TOMATO was upgraded to accept high‑resolution input data with a temporal resolution of one second and a spatial resolution of 0.25°, covering atmospheric conditions, airline operating costs, and current air‑space structure. An external network‑ and fleet‑optimisation model supplied operational planning data. The new “Calculation” block introduced a refined grid structure for path searching, incorporated cost terms for acoustic events, and produced detailed outputs in the “Output” block. Flight‑performance calculations were accelerated by using pre‑tabulated data, allowing the system to evaluate only selected flight segments—most notably departures—without recomputing entire trajectories. This selective computation significantly reduced run‑time, enabling the exploration of thousands of candidate routes within a realistic time frame.
The optimisation workflow now consists of three core modules: (a) path search, (b) vertical‑profile optimisation, and (c) trajectory assessment. The assessment module was expanded to include a three‑dimensional departure grid and a noise‑emission model based on ECAC Doc 29. By embedding the noise component into the dynamic 4‑D route optimisation, ReMAP achieved the first comprehensive evaluation of individual departure trajectories that simultaneously satisfies fuel‑efficiency, noise‑reduction, and safety constraints. The resulting traffic‑flow funnels adapt their dimensions to the individual climb performance of aircraft and the direction of their destinations, providing a flexible, demand‑responsive framework that can be applied to both arrivals and departures.
Safety requirements were anchored in the Target Level of Safety (TLS) derived from ICAO PBN specifications and the ECAC Doc 29 noise limits. The project demonstrated that the required navigation accuracy of 1 NM for P‑RNP in the terminal area can be met within the newly defined procedure spaces, while the stricter 0.3 NM requirement for final approach remains outside the scope of the current optimisation.

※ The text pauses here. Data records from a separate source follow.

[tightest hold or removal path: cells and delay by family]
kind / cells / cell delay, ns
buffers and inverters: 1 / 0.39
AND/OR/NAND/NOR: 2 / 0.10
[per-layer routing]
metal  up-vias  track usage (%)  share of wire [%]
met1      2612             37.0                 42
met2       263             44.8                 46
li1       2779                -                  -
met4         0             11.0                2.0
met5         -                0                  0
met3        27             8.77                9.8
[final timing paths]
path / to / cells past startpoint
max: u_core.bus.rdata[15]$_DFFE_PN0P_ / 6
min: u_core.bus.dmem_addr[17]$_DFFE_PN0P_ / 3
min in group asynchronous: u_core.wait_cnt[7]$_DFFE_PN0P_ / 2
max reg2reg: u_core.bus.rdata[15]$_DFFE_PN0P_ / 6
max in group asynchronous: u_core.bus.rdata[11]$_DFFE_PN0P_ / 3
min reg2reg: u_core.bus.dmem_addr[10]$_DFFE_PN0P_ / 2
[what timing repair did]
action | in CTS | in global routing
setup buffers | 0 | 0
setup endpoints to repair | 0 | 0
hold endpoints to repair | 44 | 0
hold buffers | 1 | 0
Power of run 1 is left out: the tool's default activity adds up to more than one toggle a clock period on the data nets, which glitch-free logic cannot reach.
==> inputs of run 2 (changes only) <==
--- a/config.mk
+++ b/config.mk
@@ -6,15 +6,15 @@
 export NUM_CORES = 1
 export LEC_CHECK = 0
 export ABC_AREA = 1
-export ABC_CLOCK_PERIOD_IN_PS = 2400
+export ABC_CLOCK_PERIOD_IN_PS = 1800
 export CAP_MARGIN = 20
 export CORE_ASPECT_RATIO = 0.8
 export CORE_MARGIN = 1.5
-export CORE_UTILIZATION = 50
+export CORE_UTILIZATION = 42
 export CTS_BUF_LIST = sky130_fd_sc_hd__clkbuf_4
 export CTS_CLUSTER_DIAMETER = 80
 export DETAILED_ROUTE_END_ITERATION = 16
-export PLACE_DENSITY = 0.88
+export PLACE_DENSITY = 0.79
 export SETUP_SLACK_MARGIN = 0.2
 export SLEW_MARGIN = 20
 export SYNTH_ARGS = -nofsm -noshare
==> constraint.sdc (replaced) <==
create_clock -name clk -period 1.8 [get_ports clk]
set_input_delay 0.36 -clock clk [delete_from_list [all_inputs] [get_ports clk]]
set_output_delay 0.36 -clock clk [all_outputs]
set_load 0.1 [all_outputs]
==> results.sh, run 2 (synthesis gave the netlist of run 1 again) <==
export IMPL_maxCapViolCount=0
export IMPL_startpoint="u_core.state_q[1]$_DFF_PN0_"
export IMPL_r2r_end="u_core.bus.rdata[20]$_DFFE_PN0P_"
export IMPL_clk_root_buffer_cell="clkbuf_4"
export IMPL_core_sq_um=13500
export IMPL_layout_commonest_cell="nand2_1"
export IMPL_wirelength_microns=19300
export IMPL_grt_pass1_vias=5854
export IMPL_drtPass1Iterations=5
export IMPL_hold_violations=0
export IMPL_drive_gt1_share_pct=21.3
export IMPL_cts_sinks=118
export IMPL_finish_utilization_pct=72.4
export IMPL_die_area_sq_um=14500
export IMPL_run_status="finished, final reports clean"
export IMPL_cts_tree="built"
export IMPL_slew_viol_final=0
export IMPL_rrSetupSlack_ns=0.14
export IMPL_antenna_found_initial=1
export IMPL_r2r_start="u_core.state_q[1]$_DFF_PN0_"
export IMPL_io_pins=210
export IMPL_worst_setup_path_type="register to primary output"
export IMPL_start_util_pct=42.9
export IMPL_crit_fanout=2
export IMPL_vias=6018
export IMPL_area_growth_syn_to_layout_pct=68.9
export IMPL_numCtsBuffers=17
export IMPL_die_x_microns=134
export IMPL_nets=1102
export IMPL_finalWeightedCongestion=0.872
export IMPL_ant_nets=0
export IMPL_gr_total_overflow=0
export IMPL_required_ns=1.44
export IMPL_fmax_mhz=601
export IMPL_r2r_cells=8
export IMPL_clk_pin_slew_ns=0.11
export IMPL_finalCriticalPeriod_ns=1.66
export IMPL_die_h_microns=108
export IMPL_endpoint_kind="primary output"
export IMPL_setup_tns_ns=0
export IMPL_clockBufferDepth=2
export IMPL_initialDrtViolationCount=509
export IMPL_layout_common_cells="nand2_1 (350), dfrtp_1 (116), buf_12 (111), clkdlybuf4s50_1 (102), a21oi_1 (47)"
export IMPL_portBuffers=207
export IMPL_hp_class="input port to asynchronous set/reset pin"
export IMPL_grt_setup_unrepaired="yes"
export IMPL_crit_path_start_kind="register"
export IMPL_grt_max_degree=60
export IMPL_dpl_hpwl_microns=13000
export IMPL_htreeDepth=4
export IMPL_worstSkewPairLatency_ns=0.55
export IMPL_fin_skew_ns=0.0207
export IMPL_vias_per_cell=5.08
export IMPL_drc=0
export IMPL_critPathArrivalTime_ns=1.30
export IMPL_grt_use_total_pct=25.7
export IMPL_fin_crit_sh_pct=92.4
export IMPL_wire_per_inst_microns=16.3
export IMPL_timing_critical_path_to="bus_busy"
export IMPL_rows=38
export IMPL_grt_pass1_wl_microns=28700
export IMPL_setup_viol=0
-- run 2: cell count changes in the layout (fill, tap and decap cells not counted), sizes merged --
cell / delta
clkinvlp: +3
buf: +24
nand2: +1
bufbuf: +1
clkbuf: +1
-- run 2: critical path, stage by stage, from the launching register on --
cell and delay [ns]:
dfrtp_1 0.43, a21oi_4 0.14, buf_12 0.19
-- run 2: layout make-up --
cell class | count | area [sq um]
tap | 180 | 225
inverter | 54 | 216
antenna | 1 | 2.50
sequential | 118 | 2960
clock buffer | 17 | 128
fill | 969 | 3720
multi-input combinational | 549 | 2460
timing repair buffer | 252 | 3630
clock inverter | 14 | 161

ReMAP was a single‑institution effort; no external partners were involved. The project was funded under the German Research Foundation (DFG) grant number FKZ 20E1728 and was managed entirely by the TU Dresden research team. The work was completed within the four‑year period, culminating in a comprehensive report that documents the technical advances, the simulation toolchain, and the potential operational benefits for airports such as Munich (EDDM).